Thursday, November 11, 2010

Lyric Mania! by DL Larson

Sometime in the past, most of us have had to write a term paper or some other important piece where we sited resources and gave credit to others when quoting another. I've always enjoyed research and finding the exact knowledge I needed to prove my point, I considered part of the writing process. In my first book, Memories Trail, I did a plethora of research and have a bibliography at the end of my book. I gave credit where credit was due.

But the music industry doesn't think that is enough. We can't simply state who the lyrist is, or give credit to a group for their song if we wish to use a line of their song in our work. We can't use anything of any song except the title without written permission. Copyright laws prohibit anyone from using a familiar line, even with credit to the songwriters. In essence, songwriters, vocal artists and others in the music industry do not play well with others!

I'm sure it's because they have extensive degrees and have studied music from famous composers such as Bach, Beethoven and Mozart and were given personal permission to steal, er, excuse me, use their fundamental melodies in contemporary music.

So, let's see, songwriters string a few words together to a great beat not always their own, and then throw a fit when someone wants to use said lyrics in a book and give them credit for the ten word line? Yeah, I'd be upset over the free publicity too. I'd run to my lawyer and cry, "make them stop!" I wouldn't want anyone quoting me, using my hard earned work and telling others about my song.

Please understand, I don't wish the music industry ill, but I'm tired of catering to certain "cultures" and being forced to conform to unrealistic standards. No one wants to be ripped off. I get that! But if someone is willing to give a songwriter credit, is respectful of the content of the song, then where or where is the harm in that? How is this different than when writing a term paper the writer gives a scientist credit for his life-long work? Or crediting a historian for documenting a series of events? Or quoting someone famous, "ask not what your country can do for you ..."

The music industry needs to wake up to the fact that not everyone wants to abuse them. Some of us actually want to do good by sharing a line or two of some great song and thereby enhancing a story and educating a reader. Whether the songwriters want to admit it or not, we writers all live in the same sandbox, using the same words, over and over and over. The difference is, most writers comprehend the fact that once a book is sold and money is exchanged, we don't know if our words, our book will be found in a library, resold at a garage sale, quoted from or swamped for another book. It doesn't matter how many copies are out there, it doesn't matter what happens to them. We've been paid. It's done. What happens after the sale is not our business.

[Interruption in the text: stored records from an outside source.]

--- config.mk ---
export PLATFORM = sky130hd
export DESIGN_NAME = sys_bus_arbiter
export DESIGN_NICKNAME = d
export VERILOG_FILES = /design/src/rtl/sys_bus_arbiter.sv
export SDC_FILE = /design/constraint.sdc
export NUM_CORES = 1
export LEC_CHECK = 0
export CORE_ASPECT_RATIO = 1.75
export CORE_MARGIN = 2
export CORE_UTILIZATION = 30
export DETAILED_ROUTE_END_ITERATION = 6
export PLACE_DENSITY_LB_ADDON = 0.15
export REMOVE_ABC_BUFFERS = 1
export SLEW_MARGIN = 20
export SYNTH_ARGS = -nofsm -noshare
export SYNTH_HDL_FRONTEND = slang
export SYNTH_SLANG_ARGS = --single-unit
--- constraint.sdc ---
create_clock -name clk -period 13.55 [get_ports clk]
set_input_delay 2.71 -clock clk [delete_from_list [all_inputs] [get_ports clk]]
set_output_delay 2.71 -clock clk [all_outputs]
set_load 0.1 [all_outputs]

Why is this so difficult for songwriters to comprehend?

Til next time ~

DL Larson


Morgan Mandel said...

I had no idea they were so particular. I'll have to remember to use only titles. I guess fair use doesn't apply to songwriters like it does to authors.

Morgan Mandel

Margaret Carter said...

I completely agree with this post. It is so frustrating not to be able to quote from songs. A line, as you say, not a whole verse or more. If the song is well known, having it quoted one more time can't possibly hurt the sales. If the song is obscure, quoting from it in a book does the songwriter a favor. (Free publicity, as you said.)

I don't know what Stephen King did about the many songs he uses lines from as epigraphs in CHRISTINE. I'm too lazy to go get the book, but I think there's an acknowledgment section. In DAVE BARRY'S BOOK OF BAD SONGS, however, Barry quotes extensive pieces of songs -- and in his acknowledgment section he credits the relatively few he used with permission and lists the many he quoted without permission. Wonder how he got away with it? The book is absolutely hilarious, BTW.

Deb Larson said...

Dear Margaret ~
I'm so glad you see the irony as I do. And I've wondered how Dave Barry succeeded as he did as well. Anyone out there know the answer? Share with us, please!

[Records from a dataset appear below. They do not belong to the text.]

**src/rtl/mem_arbiter.sv**
```systemverilog
// Two-requester (fetch / data) arbiter for a single shared memory bus, with
// round-robin tie-breaking, flush-suppressed acks and a per-transaction timeout.
module mem_arbiter #(
   parameter int unsigned TIMEOUT = 255
) (
   input  logic        clk,
   input  logic        reset,
   input  logic        fe_req,
   input  logic [31:0] fe_addr,
   output logic        fe_ack,
   output logic [31:0] fe_data,
   input  logic        mem_req,
   input  logic [31:0] mem_addr,
   input  logic        mem_write,
   input  logic [31:0] mem_wdata,
   input  logic        mem_extend,
   input  logic [1:0]  mem_width,
   output logic        mem_ack,
   output logic [31:0] mem_rdata,
   output logic        bus_req,
   output logic [31:0] bus_addr,
   output logic        bus_write,
   output logic [31:0] bus_wdata,
   output logic        bus_extend,
   output logic [1:0]  bus_width,
   input  logic        bus_ack,
   input  logic [31:0] bus_rdata,
   output logic        err
);

   localparam int CW = (TIMEOUT < 2) ? 1 : $clog2(TIMEOUT + 1);
   localparam logic [CW:0] TO_VAL = (CW + 1)'(TIMEOUT);

   typedef enum logic [1:0] {
      IDLE     = 2'd0,
      FE_BUSY  = 2'd1,
      MEM_BUSY = 2'd2
   } state_t;

   state_t        state_q, state_d;
   logic          last_fe_q, last_fe_d;
   logic          abort_q, abort_d;
   logic [CW-1:0] cnt_q, cnt_d;
   logic          err_q, err_d;
   logic [31:0]   addr_q, addr_d;
   logic          write_q, write_d;
   logic [31:0]   wdata_q, wdata_d;
   logic          extend_q, extend_d;
   logic [1:0]    width_q, width_d;

   logic [CW:0]   cnt_inc;
   logic          owner_req;

   assign cnt_inc   = {1'b0, cnt_q} + 1'b1;
   assign owner_req = (state_q == FE_BUSY) ? fe_req : mem_req;

   // Ack only reaches a requester that still holds its request and never dropped it.
   assign fe_ack    = (state_q == FE_BUSY) && bus_ack && fe_req && !abort_q;
   assign mem_ack   = (state_q == MEM_BUSY) && bus_ack && mem_req && !abort_q;
   assign fe_data   = fe_ack  ? bus_rdata : 32'd0;
   assign mem_rdata = mem_ack ? bus_rdata : 32'd0;

   assign bus_req    = (state_q != IDLE);
   assign bus_addr   = addr_q;
   assign bus_write  = write_q;
   assign bus_wdata  = wdata_q;
   assign bus_extend = extend_q;
   assign bus_width  = width_q;
   assign err        = err_q;

   always_ff @(posedge clk or posedge reset) begin
      if (reset) begin
         state_q   <= IDLE;
         last_fe_q <= 1'b1;
         abort_q   <= 1'b0;
         cnt_q     <= '0;
         err_q     <= 1'b0;
         addr_q    <= 32'd0;
         write_q   <= 1'b0;
         wdata_q   <= 32'd0;
         extend_q  <= 1'b0;
         width_q   <= 2'b00;
      end else begin
         state_q   <= state_d;
         last_fe_q <= last_fe_d;
         abort_q   <= abort_d;
         cnt_q     <= cnt_d;
         err_q     <= err_d;
         addr_q    <= addr_d;
         write_q   <= write_d;
         wdata_q   <= wdata_d;
         extend_q  <= extend_d;
         width_q   <= width_d;
      end
   end

   always_comb begin
      state_d   = state_q;
      last_fe_d = last_fe_q;
      abort_d   = abort_q;
      cnt_d     = cnt_q;
      err_d     = 1'b0;
      addr_d    = addr_q;
      write_d   = write_q;
      wdata_d   = wdata_q;
      extend_d  = extend_q;
      width_d   = width_q;
      case (state_q)
         IDLE: begin
            // On a tie the data side wins unless it was the last one granted.
            if (mem_req && (!fe_req || last_fe_q)) begin
               state_d   = MEM_BUSY;
               last_fe_d = 1'b0;
               abort_d   = 1'b0;
               cnt_d     = '0;
               addr_d    = mem_addr;
               write_d   = mem_write;
               wdata_d   = mem_wdata;
               extend_d  = mem_extend;
               width_d   = mem_width;
            end else if (fe_req) begin
               state_d   = FE_BUSY;
               last_fe_d = 1'b1;
               abort_d   = 1'b0;
               cnt_d     = '0;
               addr_d    = fe_addr;
               write_d   = 1'b0;
               wdata_d   = 32'd0;
               extend_d  = 1'b0;
               width_d   = 2'b10;
            end
         end
         FE_BUSY, MEM_BUSY: begin
            // A completion in the final allowed cycle wins over the timeout.
            if (bus_ack) begin
               state_d = IDLE;
               abort_d = 1'b0;
            end else if (cnt_inc == TO_VAL) begin
               state_d = IDLE;
               abort_d = 1'b0;
               err_d   = 1'b1;
            end else begin
               cnt_d = cnt_inc[CW-1:0];
               if (!owner_req) abort_d = 1'b1;
            end
         end
         default: state_d = IDLE;
      endcase
   end

endmodule

```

And Morgan, I was shocked to find out fair use was not allowed. As I said earlier, songwriters forget they are in the same sandbox as the rest of us!!
Tsk, tsk, on them ~
DL Larson

Debra St. John said...

Interesting. I read a book recently that had tons of parts of lyrics in it from well-known country songs.

Hmn? I wonder if the author got permission.

(I decided I didn't really like the book, so I didn't keep it and can't check the 'credits'.)